• [Task prompt] Below are the entries; give again exactly the lines from the one mentioning "flow/flow/cts.tcl (new file)" through the one mentioning "file copy -force", inclusive.

(Collected data entries)
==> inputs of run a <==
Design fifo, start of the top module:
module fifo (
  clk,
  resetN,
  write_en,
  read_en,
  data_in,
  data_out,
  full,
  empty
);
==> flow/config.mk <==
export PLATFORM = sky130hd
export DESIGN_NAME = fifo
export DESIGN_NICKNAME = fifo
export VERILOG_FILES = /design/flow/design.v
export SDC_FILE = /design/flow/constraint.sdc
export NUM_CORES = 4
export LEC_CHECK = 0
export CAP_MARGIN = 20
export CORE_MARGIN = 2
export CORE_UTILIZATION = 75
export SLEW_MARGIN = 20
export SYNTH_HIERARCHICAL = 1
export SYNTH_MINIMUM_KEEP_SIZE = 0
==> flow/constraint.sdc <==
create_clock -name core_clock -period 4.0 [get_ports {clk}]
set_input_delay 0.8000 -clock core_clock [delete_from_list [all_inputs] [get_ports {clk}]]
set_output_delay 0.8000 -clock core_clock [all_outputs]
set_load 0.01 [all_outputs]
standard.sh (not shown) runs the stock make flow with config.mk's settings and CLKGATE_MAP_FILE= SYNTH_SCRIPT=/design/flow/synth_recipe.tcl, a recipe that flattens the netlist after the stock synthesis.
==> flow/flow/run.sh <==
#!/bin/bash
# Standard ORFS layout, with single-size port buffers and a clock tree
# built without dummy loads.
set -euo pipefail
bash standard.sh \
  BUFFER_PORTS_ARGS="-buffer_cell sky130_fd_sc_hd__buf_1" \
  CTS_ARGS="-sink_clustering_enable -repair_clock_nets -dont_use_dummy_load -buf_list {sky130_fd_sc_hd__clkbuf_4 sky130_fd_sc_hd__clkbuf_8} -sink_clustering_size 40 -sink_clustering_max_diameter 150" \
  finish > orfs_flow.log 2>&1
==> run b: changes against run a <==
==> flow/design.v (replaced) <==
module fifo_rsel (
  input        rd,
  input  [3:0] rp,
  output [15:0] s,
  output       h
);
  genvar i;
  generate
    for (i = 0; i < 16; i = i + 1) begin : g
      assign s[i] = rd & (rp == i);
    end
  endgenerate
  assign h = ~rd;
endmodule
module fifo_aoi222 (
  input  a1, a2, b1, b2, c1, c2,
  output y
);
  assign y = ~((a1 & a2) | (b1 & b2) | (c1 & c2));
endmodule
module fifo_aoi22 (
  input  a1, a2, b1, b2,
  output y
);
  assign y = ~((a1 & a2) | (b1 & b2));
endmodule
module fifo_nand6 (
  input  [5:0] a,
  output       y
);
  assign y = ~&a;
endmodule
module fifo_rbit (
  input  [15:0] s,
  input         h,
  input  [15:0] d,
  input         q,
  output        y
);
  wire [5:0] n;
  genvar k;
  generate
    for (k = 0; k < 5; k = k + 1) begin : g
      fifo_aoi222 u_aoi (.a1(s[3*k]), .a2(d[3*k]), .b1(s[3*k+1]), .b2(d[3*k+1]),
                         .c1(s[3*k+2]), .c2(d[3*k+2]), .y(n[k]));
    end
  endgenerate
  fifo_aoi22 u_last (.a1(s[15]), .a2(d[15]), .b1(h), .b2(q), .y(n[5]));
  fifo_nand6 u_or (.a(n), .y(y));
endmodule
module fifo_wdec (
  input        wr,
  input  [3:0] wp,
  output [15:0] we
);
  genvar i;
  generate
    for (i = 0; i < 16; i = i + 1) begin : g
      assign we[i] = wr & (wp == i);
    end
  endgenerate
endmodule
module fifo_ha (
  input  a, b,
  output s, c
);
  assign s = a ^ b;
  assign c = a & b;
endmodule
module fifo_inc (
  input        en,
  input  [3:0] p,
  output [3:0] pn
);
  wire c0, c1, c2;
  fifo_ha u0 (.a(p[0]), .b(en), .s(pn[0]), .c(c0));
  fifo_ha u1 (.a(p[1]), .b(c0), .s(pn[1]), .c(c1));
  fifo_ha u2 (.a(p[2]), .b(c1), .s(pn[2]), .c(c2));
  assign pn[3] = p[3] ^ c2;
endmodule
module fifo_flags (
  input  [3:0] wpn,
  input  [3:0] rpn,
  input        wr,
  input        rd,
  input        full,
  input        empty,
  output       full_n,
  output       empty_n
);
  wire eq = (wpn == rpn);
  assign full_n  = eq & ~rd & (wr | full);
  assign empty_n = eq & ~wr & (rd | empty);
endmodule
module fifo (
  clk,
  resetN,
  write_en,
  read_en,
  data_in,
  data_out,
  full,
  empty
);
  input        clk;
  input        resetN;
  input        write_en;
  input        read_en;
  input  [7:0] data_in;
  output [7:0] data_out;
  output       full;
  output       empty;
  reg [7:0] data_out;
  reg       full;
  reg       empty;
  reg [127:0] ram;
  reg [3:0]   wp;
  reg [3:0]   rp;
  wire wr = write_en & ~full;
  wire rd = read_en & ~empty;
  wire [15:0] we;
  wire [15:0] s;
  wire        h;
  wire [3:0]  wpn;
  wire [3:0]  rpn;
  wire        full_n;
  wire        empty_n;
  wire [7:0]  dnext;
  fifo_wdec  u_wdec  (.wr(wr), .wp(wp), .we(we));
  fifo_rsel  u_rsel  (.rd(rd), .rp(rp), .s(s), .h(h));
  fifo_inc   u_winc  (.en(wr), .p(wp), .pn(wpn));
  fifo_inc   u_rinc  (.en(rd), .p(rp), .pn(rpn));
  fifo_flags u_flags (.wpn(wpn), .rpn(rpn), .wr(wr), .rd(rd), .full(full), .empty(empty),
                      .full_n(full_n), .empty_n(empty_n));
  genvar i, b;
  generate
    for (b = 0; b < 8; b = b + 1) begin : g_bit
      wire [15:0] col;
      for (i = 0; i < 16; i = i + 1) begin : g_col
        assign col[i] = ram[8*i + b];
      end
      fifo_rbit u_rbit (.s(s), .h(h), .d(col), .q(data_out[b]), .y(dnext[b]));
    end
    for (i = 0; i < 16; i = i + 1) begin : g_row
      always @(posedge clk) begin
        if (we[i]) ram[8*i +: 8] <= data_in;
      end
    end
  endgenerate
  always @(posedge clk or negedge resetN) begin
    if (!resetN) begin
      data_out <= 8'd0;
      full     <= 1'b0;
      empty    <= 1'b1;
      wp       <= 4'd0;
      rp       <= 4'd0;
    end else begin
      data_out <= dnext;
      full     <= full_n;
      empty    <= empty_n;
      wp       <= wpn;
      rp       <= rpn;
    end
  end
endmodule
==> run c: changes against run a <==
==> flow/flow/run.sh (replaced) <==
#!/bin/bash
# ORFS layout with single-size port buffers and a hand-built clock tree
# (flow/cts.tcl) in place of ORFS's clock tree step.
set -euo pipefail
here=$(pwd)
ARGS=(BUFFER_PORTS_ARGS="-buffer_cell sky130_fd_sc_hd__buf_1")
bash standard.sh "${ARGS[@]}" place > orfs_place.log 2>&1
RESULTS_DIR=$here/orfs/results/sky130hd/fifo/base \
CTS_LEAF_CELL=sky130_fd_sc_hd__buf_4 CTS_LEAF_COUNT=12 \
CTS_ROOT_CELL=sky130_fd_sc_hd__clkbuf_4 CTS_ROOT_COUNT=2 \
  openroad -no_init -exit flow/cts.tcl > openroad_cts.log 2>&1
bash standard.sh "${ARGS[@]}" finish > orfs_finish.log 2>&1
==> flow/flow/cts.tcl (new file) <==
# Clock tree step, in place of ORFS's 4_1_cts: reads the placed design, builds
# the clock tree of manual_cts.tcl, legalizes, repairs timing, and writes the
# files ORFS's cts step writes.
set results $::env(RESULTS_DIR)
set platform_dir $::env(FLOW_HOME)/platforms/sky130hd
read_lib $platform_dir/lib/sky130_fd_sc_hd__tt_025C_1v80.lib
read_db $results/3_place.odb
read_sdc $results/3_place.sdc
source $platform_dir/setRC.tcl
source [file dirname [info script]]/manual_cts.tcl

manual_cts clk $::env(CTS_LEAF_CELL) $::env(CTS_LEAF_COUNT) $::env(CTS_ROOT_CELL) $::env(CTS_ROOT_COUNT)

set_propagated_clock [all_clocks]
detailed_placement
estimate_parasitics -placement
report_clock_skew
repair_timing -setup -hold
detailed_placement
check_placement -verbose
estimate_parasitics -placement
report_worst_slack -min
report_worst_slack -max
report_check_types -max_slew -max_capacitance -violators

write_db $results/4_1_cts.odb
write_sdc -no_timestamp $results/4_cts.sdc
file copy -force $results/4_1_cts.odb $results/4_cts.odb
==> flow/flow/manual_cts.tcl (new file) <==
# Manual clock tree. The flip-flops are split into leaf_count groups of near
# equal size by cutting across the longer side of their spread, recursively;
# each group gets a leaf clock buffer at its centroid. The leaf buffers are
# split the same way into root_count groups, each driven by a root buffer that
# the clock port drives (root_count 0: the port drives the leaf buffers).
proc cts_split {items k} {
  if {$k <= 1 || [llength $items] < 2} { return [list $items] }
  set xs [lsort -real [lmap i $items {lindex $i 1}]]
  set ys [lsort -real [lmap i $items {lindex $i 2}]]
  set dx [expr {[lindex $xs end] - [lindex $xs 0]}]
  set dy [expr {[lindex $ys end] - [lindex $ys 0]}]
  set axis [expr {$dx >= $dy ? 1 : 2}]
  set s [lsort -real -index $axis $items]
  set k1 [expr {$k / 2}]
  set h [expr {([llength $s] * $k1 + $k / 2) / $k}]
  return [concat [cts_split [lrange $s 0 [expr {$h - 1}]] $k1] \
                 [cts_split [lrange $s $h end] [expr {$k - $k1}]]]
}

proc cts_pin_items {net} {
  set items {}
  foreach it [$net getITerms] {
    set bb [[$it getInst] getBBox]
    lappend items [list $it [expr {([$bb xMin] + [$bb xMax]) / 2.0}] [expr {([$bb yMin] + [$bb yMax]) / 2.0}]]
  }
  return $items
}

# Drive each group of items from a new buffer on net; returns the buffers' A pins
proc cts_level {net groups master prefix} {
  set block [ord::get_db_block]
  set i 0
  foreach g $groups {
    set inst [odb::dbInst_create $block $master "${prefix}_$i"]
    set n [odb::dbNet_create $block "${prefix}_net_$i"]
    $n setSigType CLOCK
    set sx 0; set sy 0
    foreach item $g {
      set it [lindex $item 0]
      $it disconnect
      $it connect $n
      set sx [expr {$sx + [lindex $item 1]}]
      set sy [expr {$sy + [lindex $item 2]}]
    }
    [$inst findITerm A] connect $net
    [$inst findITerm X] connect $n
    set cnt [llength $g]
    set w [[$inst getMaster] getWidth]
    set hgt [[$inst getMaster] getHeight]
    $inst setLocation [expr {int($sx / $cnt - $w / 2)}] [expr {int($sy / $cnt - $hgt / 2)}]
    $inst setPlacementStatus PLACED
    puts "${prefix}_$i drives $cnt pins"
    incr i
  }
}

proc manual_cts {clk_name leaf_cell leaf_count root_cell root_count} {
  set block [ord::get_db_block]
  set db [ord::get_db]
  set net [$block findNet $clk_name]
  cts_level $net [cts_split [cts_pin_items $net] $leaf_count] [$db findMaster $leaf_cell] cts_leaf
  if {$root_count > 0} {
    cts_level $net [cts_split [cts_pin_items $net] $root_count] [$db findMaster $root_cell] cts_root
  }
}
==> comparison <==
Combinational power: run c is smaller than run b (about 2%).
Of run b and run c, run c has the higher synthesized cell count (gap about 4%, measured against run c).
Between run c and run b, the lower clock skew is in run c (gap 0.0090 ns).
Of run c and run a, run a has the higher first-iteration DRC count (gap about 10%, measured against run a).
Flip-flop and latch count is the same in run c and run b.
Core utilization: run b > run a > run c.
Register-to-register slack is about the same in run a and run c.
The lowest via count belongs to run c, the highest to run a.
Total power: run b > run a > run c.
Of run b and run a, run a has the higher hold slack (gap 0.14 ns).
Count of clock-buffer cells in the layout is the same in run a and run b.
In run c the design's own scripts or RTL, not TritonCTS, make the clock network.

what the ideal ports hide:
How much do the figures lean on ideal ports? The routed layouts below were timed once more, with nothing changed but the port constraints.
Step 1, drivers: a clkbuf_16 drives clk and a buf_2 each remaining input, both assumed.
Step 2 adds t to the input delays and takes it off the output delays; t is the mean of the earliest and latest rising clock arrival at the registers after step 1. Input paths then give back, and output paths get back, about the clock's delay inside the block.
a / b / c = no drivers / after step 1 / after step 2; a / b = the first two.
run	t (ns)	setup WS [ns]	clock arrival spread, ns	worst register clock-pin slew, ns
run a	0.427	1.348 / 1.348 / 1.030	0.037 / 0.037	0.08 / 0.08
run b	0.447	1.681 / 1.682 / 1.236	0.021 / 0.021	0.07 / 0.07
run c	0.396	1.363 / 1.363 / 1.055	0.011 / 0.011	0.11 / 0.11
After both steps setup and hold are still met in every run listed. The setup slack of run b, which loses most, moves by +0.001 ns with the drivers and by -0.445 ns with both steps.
From an optimization exercise on the open Yosys and OpenROAD flow, aimed at small area and a short achievable clock period; shortcuts taken in it are not production practice. The RTL was checked by simulation tests, not by an equivalence proof against the original design. Power and IR drop assume default switching activity.

## v15
## top
module top (
  input  logic        clk,
  input  logic        rst_n,
  input  logic [15:0] setpoint,
  input  logic [15:0] feedback,
  input  logic [15:0] Kp,
  input  logic [15:0] Ki,
  input  logic [15:0] Kd,
  input  logic [15:0] clk_prescaler,
  output logic [15:0] control_signal
);
export LEC_CHECK = 0
export ABC_AREA = 1
export CAP_MARGIN = 20
export CORE_MARGIN = 2
export CORE_UTILIZATION = 40
export SETUP_SLACK_MARGIN = 5
export SLEW_MARGIN = 20
export SYNTH_HIERARCHICAL = 1
export SYNTH_MINIMUM_KEEP_SIZE = 0
create_clock -name core_clock -period 12.5 [get_ports {clk}]
standard.sh (not shown) runs the stock make flow with config.mk's settings and CLKGATE_MAP_FILE= SYNTH_SCRIPT=/design/flow/synth_recipe.tcl, a recipe that flattens the netlist after the stock synthesis.
==> flow/flow/run.sh <==
#!/bin/bash
# The standard layout, with the port buffers made of plain buf_1 cells
# instead of the delay buffers buffer_ports picks on its own, and a larger
# setup margin for timing repair.
set -euo pipefail
export BUFFER_PORTS_ARGS="-buffer_cell sky130_fd_sc_hd__buf_1"
bash standard.sh SETUP_SLACK_MARGIN=6.0 finish > standard.log 2>&1
v15 ran to completion and came out clean on the timing, DRC and antenna checks.
Input-level comparison between v2 and v15:
-- flow/flow/run.sh --
<<< v15, line 6
export BUFFER_PORTS_ARGS="-buffer_cell sky130_fd_sc_hd__buf_1"
bash standard.sh SETUP_SLACK_MARGIN=6.0 finish > standard.log 2>&1
>>> v2, line 6
export BUFFER_PORTS_ARGS="-buffer_cell sky130_fd_sc_hd__buf_1"
bash standard.sh SETUP_SLACK_MARGIN=6.5 finish > standard.log 2>&1
==> comparison <==
Looking only at share of total power in the clock network, and setting everything else aside, the lower value of v2 and v15 goes to v15. Summary of v2 over v15: non-clock buffer count shows an increase of 41; clock skew about even. Relative to v15, number of cells in the finished layout apart from fillers increased by 42 in v2. v2 packs its core tighter than v15.
--- input diff v2..v18 ---
-- flow/flow/run.sh --
<<< v2, line 6
export BUFFER_PORTS_ARGS="-buffer_cell sky130_fd_sc_hd__buf_1"
bash standard.sh SETUP_SLACK_MARGIN=6.5 finish > standard.log 2>&1
>>> v18, line 6
export BUFFER_PORTS_ARGS="-buffer_cell sky130_fd_sc_hd__buf_1"
bash standard.sh SETUP_SLACK_MARGIN=7.5 finish > standard.log 2>&1
--- outcome ---
v18 finished all stages; the layout is clean. Of v18 and v2, the higher worst slew slack as a fraction of its limit belongs to v2. When v18 is set beside v2, its top fanout value on the critical path turns out to be 4 smaller. Total power: v18 > v2. Summed instance area of the synthesized netlist came out exactly the same in v18 and v2. Taking v2 as the reference point, the total number of cells along the worst setup path of v18 falls by 3. Compared to v2, the router laid down more metal wire for v18. v18 against v2: final count of negative-setup-slack endpoints level; combinational-cell power consumption climbed 28%; final critical-path setup slack climbed 0.31 ns; design area went up.

== job 782 ==
Another version of the RTL of top (not shown whole).
Size in the first run: ~120 flip-flops, about 110 I/O pins, about 16000 sq um of cells after synthesis.
clock: 12.5 ns
lec_check: 0
cap_margin: 20
core_margin: 2
core_utilization: 40
setup_slack_margin: 5
slew_margin: 20
synth_hierarchical: 1
synth_minimum_keep_size: 0
==> flow/flow/run.sh <==
#!/bin/bash
# The standard layout, with the port buffers made of plain buf_1 cells
# instead of the delay buffers buffer_ports picks on its own, and a larger
# setup margin for timing repair.
set -euo pipefail
export BUFFER_PORTS_ARGS="-buffer_cell sky130_fd_sc_hd__buf_1"
bash standard.sh SETUP_SLACK_MARGIN=6.5 finish > standard.log 2>&1
Job 782 reached the end of the flow, and the finished layout is clean on the timing, DRC and antenna checks.
The following lists how job 8591 was set up differently from job 782:
- CTS_BUF_LIST newly set to sky130_fd_sc_hd__clkbuf_4 sky130_fd_sc_hd__clkbuf_8
- CTS_CLUSTER_SIZE newly set to 40
--- a/flow/flow/run.sh
+++ b/flow/flow/run.sh
@@ -7 +7 @@
-bash standard.sh SETUP_SLACK_MARGIN=6.5 finish > standard.log 2>&1
+bash standard.sh SETUP_SLACK_MARGIN=6.5 SKIP_GATE_CLONING=1 finish > standard.log 2>&1
Share of the core filled with cells is higher on job 782
| final cell count | job 782 vs job 8591 | ≈ equal |
Going from job 782 to job 8591, cell area shrinks by 1.5%.
Comparing job 8591 and job 782, the higher cell-internal power was measured on job 782.
For part of the cycle the worst path needs, job 782 and job 8591 come out practically identical.
Job 8591 vs. job 782: clock-pin slew reported for the worst setup and hold paths after clock tree synthesis went up by 0.03 ns.
The setup slack of job 8591 is larger than that of job 782.
From job 8591 to job 782, synthesized cell count did not move at all.
Inputs modified between job 8591 and job 4766:
- a change of CTS_BUF_LIST from sky130_fd_sc_hd__clkbuf_4 sky130_fd_sc_hd__clkbuf_8 to sky130_fd_sc_hd__clkbuf_2 sky130_fd_sc_hd__clkbuf_4 sky130_fd_sc_hd__clkbuf_8
- an added CTS_CLUSTER_DIAMETER of 100
- a change of CTS_CLUSTER_SIZE from 40 to 60
--- a/flow/flow/run.sh
+++ b/flow/flow/run.sh
@@ -7 +7 @@
-bash standard.sh SETUP_SLACK_MARGIN=6.5 SKIP_GATE_CLONING=1 finish > standard.log 2>&1
+bash standard.sh SETUP_SLACK_MARGIN=6.5 finish > standard.log 2>&1
[summary]
- Job 4766 against job 8591: combinational power share closely matched the old numbers; shortest clock period the worst path allows after layout closely matched the old numbers.
- From job 4766 to job 8591, post-synthesis sequential area ratio did not move at all.
[inputs] job 2902 vs job 4766
- swapping sky130_fd_sc_hd__clkbuf_2 sky130_fd_sc_hd__clkbuf_4 sky130_fd_sc_hd__clkbuf_8 for sky130_fd_sc_hd__clkbuf_4 sky130_fd_sc_hd__clkbuf_8 in CTS_BUF_LIST
- clearing CTS_CLUSTER_DIAMETER, which used to be 100
- swapping 60 for 40 in CTS_CLUSTER_SIZE
--- a/flow/flow/run.sh
+++ b/flow/flow/run.sh
@@ -7 +7 @@
-bash standard.sh SETUP_SLACK_MARGIN=6.5 finish > standard.log 2>&1
+bash standard.sh SETUP_SLACK_MARGIN=6.5 SETUP_MOVE_SEQUENCE=unbuffer,sizeup,swap,buffer finish > standard.log 2>&1
[summary]
Looking at startpoint of the worst setup timing path, the u_dut.smp$_DFF_PN0_ result is from job 2902; the feedback[0] one comes from job 4766.
u_dut.C3[14]$_DFF_PN0_ as the endpoint of the worst setup timing path was reported by job 2902, and u_dut.C3[15]$_DFF_PN0_ by job 4766.
| maximum clock skew at final layout | job 2902 vs job 4766 | ≈ equal |
Re worst relative slew slack: job 2902 is 1.4 points up on job 4766.
For clock-cell share of area, job 2902 and job 4766 come out practically identical.
Relative to job 4766, the average via count per standard cell measured on job 2902 has decreased slightly.
Taking job 4766 as the reference, in job 2902 internal power component now sits higher, power climbed 0.037 mW, footprint of the multi-input gates ~0 delta.
Status: cell area parity (job 4766, job 2902)

top, a different RTL version from the one above (not shown whole).
Size: roughly 97 flip-flops, ~16000 um2 of cells after synthesis.
Settings: LEC_CHECK=0, ABC_AREA=1, CAP_MARGIN=20, CORE_MARGIN=2, CORE_UTILIZATION=40, SETUP_SLACK_MARGIN=5, SLEW_MARGIN=20, SYNTH_HIERARCHICAL=1, SYNTH_MINIMUM_KEEP_SIZE=0; clock period 12.5 ns.
==> flow/flow/run.sh <==
#!/bin/bash
# The standard layout, with the port buffers made of plain buf_1 cells
# instead of the delay buffers buffer_ports picks on its own, and a larger
# setup margin for timing repair.
set -euo pipefail
export BUFFER_PORTS_ARGS="-buffer_cell sky130_fd_sc_hd__buf_1"
bash standard.sh SETUP_SLACK_MARGIN=6.5 finish > standard.log 2>&1
The starting point finished clean.
==> next run, changes <==
==> flow/flow/run.sh (replaced) <==
#!/bin/bash
# The standard layout, with the port buffers made of plain buf_1 cells
# instead of the delay buffers buffer_ports picks on its own, and power
# recovery (downsizing of cells off the critical paths) after global routing.
set -euo pipefail
export BUFFER_PORTS_ARGS="-buffer_cell sky130_fd_sc_hd__buf_1"
export RECOVER_POWER=100
bash standard.sh finish > standard.log 2>&1
=> With this change the flow completed and failed the layout checks on max-capacitance violations, max-slew violations; cell count went down by a few percent; setup slack is worse by 2.3 ns; via count went down by a few percent; power went down by a little under a tenth; clock power came out higher by a few percent; design area drops by roughly a tenth; flip-flop and latch count stays the same; utilization goes down by 4.7 points; routed wire length goes down by a few percent; die area stays the same; clock skew grows by 0.0045 ns.
==> next run, changes <==
==> flow/flow/run.sh (replaced) <==
#!/bin/bash
# The standard layout, with the port buffers made of plain buf_1 cells
# instead of the delay buffers buffer_ports picks on its own, and a larger
# setup margin for timing repair.
set -euo pipefail
export BUFFER_PORTS_ARGS="-buffer_cell sky130_fd_sc_hd__buf_1"
bash standard.sh SETUP_SLACK_MARGIN=8 finish > standard.log 2>&1
Now the flow finished with timing, DRC and antenna clean.
Power went up by 22%.
Cell count went up by 4.8%.
Die area is unchanged.
Final area went up by 22%.
==> next run, changes <==
--- a/flow/flow/run.sh
+++ b/flow/flow/run.sh
@@ -6,2 +6,2 @@
 export BUFFER_PORTS_ARGS="-buffer_cell sky130_fd_sc_hd__buf_1"
-bash standard.sh SETUP_SLACK_MARGIN=8 finish > standard.log 2>&1
+bash standard.sh SETUP_SLACK_MARGIN=7.2 finish > standard.log 2>&1
=>
- worst hold slack gets worse by 0.0044 ns
- final area goes down by about 4%
- die area is unchanged
- combinational power goes down by about 11%
- core utilization goes down by 2.0 points
- clock-buffer cell count does not change
- area after synthesis is unchanged
- wire length hardly moves
- critical path depth goes down by 3
- clock power barely changes

old:
RTL: one of the versions met above, not the one the previous note started from.
Size in the first run: ~1400 cells after synthesis, roughly 120 flip-flops, about 110 I/O pins.
export LEC_CHECK = 0
export CAP_MARGIN = 20
export CORE_MARGIN = 2
export CORE_UTILIZATION = 40
export SETUP_SLACK_MARGIN = 5
export SLEW_MARGIN = 20
export SYNTH_HIERARCHICAL = 1
export SYNTH_MINIMUM_KEEP_SIZE = 0
create_clock -name core_clock -period 12.5 [get_ports {clk}]
==> flow/flow/run.sh <==
#!/bin/bash
# The standard layout, with the port buffers made of plain buf_1 cells
# instead of the delay buffers buffer_ports picks on its own, and a larger
# setup margin for timing repair.
set -euo pipefail
export BUFFER_PORTS_ARGS="-buffer_cell sky130_fd_sc_hd__buf_1"
bash standard.sh SETUP_SLACK_MARGIN=6.8 finish > standard.log 2>&1
Inputs modified between old and new:
- setting CTS_BUF_LIST to sky130_fd_sc_hd__clkbuf_4 sky130_fd_sc_hd__clkbuf_8 for the first time
- setting PLACE_DENSITY to 0.7 for the first time
- setting CTS_CLUSTER_SIZE to 40 for the first time
- setting GPL_ROUTABILITY_DRIVEN to 0 for the first time
diff --git a/flow/flow/run.sh b/flow/flow/run.sh
--- a/flow/flow/run.sh
+++ b/flow/flow/run.sh
@@ -6,2 +6,2 @@
 export BUFFER_PORTS_ARGS="-buffer_cell sky130_fd_sc_hd__buf_1"
-bash standard.sh SETUP_SLACK_MARGIN=6.8 finish > standard.log 2>&1
+bash standard.sh SETUP_SLACK_MARGIN=6.5 finish > standard.log 2>&1
Results
new: flow completed, timing, DRC and antenna clean
Between new and old, routing usage on met2 is lower for new, old comes in above that.
Area added between synthesis and finish in new is 4.3 points below old.
new against old; via count is up slightly.
Any difference in starting utilization of the core area between new and old is small enough to ignore.

-- static timing again, ports no longer ideal --
The flow's constraints put no driver on any port. The routed layouts listed below were extracted and timed again, unchanged, in two steps. Step 1: set_driving_cell puts a clkbuf_16 on clk and a buf_2 on each other input, an assumption about the parent block. Step 2 adds t to the input delays and takes it off the output delays; t is the mean of the earliest and latest rising clock arrival at the registers after step 1. Input paths then give back, and output paths get back, about the clock's delay inside the block. Slacks: ideal / step 1 / step 2; pairs: ideal / step 1.
run | t (ns) | setup WS [ns] | worst hold slack (ns) | worst register clock-pin slew, ns
v15 | 0.482 | 6.135 / 6.163 / 5.681 | 0.483 / 0.483 / 0.483 | 0.07 / 0.07
v2 | 0.484 | 6.594 / 6.569 / 6.140 | 0.496 / 0.496 / 0.496 | 0.07 / 0.07
v18 | 0.484 | 6.907 / 6.907 / 6.426 | 0.494 / 0.494 / 0.494 | 0.07 / 0.07
job 782 | 0.470 | 6.554 / 6.568 / 6.114 | 0.523 / 0.523 / 0.523 | 0.06 / 0.06
job 8591 | 0.493 | 6.564 / 6.590 / 6.097 | 0.526 / 0.526 / 0.526 | 0.09 / 0.09
job 4766 | 0.493 | 6.564 / 6.590 / 6.097 | 0.526 / 0.526 / 0.526 | 0.09 / 0.09
job 2902 | 0.494 | 6.527 / 6.527 / 6.076 | 0.526 / 0.526 / 0.526 | 0.09 / 0.09
the first run of note 3 | 0.422 | 6.085 / 6.093 / 5.671 | 0.491 / 0.491 / 0.491 | 0.08 / 0.08
the second run of note 3 | 0.415 | 3.770 / 3.798 / 3.382 | 0.491 / 0.491 / 0.491 | 0.09 / 0.09
the third run of note 3 | 0.413 | 6.096 / 6.096 / 5.683 | 0.498 / 0.498 / 0.498 | 0.08 / 0.08
the fourth run of note 3 | 0.423 | 6.101 / 6.116 / 5.693 | 0.494 / 0.494 / 0.494 | 0.08 / 0.08
old | 0.479 | 6.545 / 6.557 / 6.077 | 0.496 / 0.496 / 0.496 | 0.07 / 0.07
new | 0.508 | 6.542 / 6.568 / 6.060 | 0.496 / 0.496 / 0.496 | 0.10 / 0.10
The setup slack of new, which loses most, moves by +0.026 ns with the drivers and by -0.482 ns with both steps.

• [Result of the task]
==> flow/flow/cts.tcl (new file) <==
# Clock tree step, in place of ORFS's 4_1_cts: reads the placed design, builds
# the clock tree of manual_cts.tcl, legalizes, repairs timing, and writes the
# files ORFS's cts step writes.
set results $::env(RESULTS_DIR)
set platform_dir $::env(FLOW_HOME)/platforms/sky130hd
read_lib $platform_dir/lib/sky130_fd_sc_hd__tt_025C_1v80.lib
read_db $results/3_place.odb
read_sdc $results/3_place.sdc
source $platform_dir/setRC.tcl
source [file dirname [info script]]/manual_cts.tcl

manual_cts clk $::env(CTS_LEAF_CELL) $::env(CTS_LEAF_COUNT) $::env(CTS_ROOT_CELL) $::env(CTS_ROOT_COUNT)

set_propagated_clock [all_clocks]
detailed_placement
estimate_parasitics -placement
report_clock_skew
repair_timing -setup -hold
detailed_placement
check_placement -verbose
estimate_parasitics -placement
report_worst_slack -min
report_worst_slack -max
report_check_types -max_slew -max_capacitance -violators

write_db $results/4_1_cts.odb
write_sdc -no_timestamp $results/4_cts.sdc
file copy -force $results/4_1_cts.odb $results/4_cts.odb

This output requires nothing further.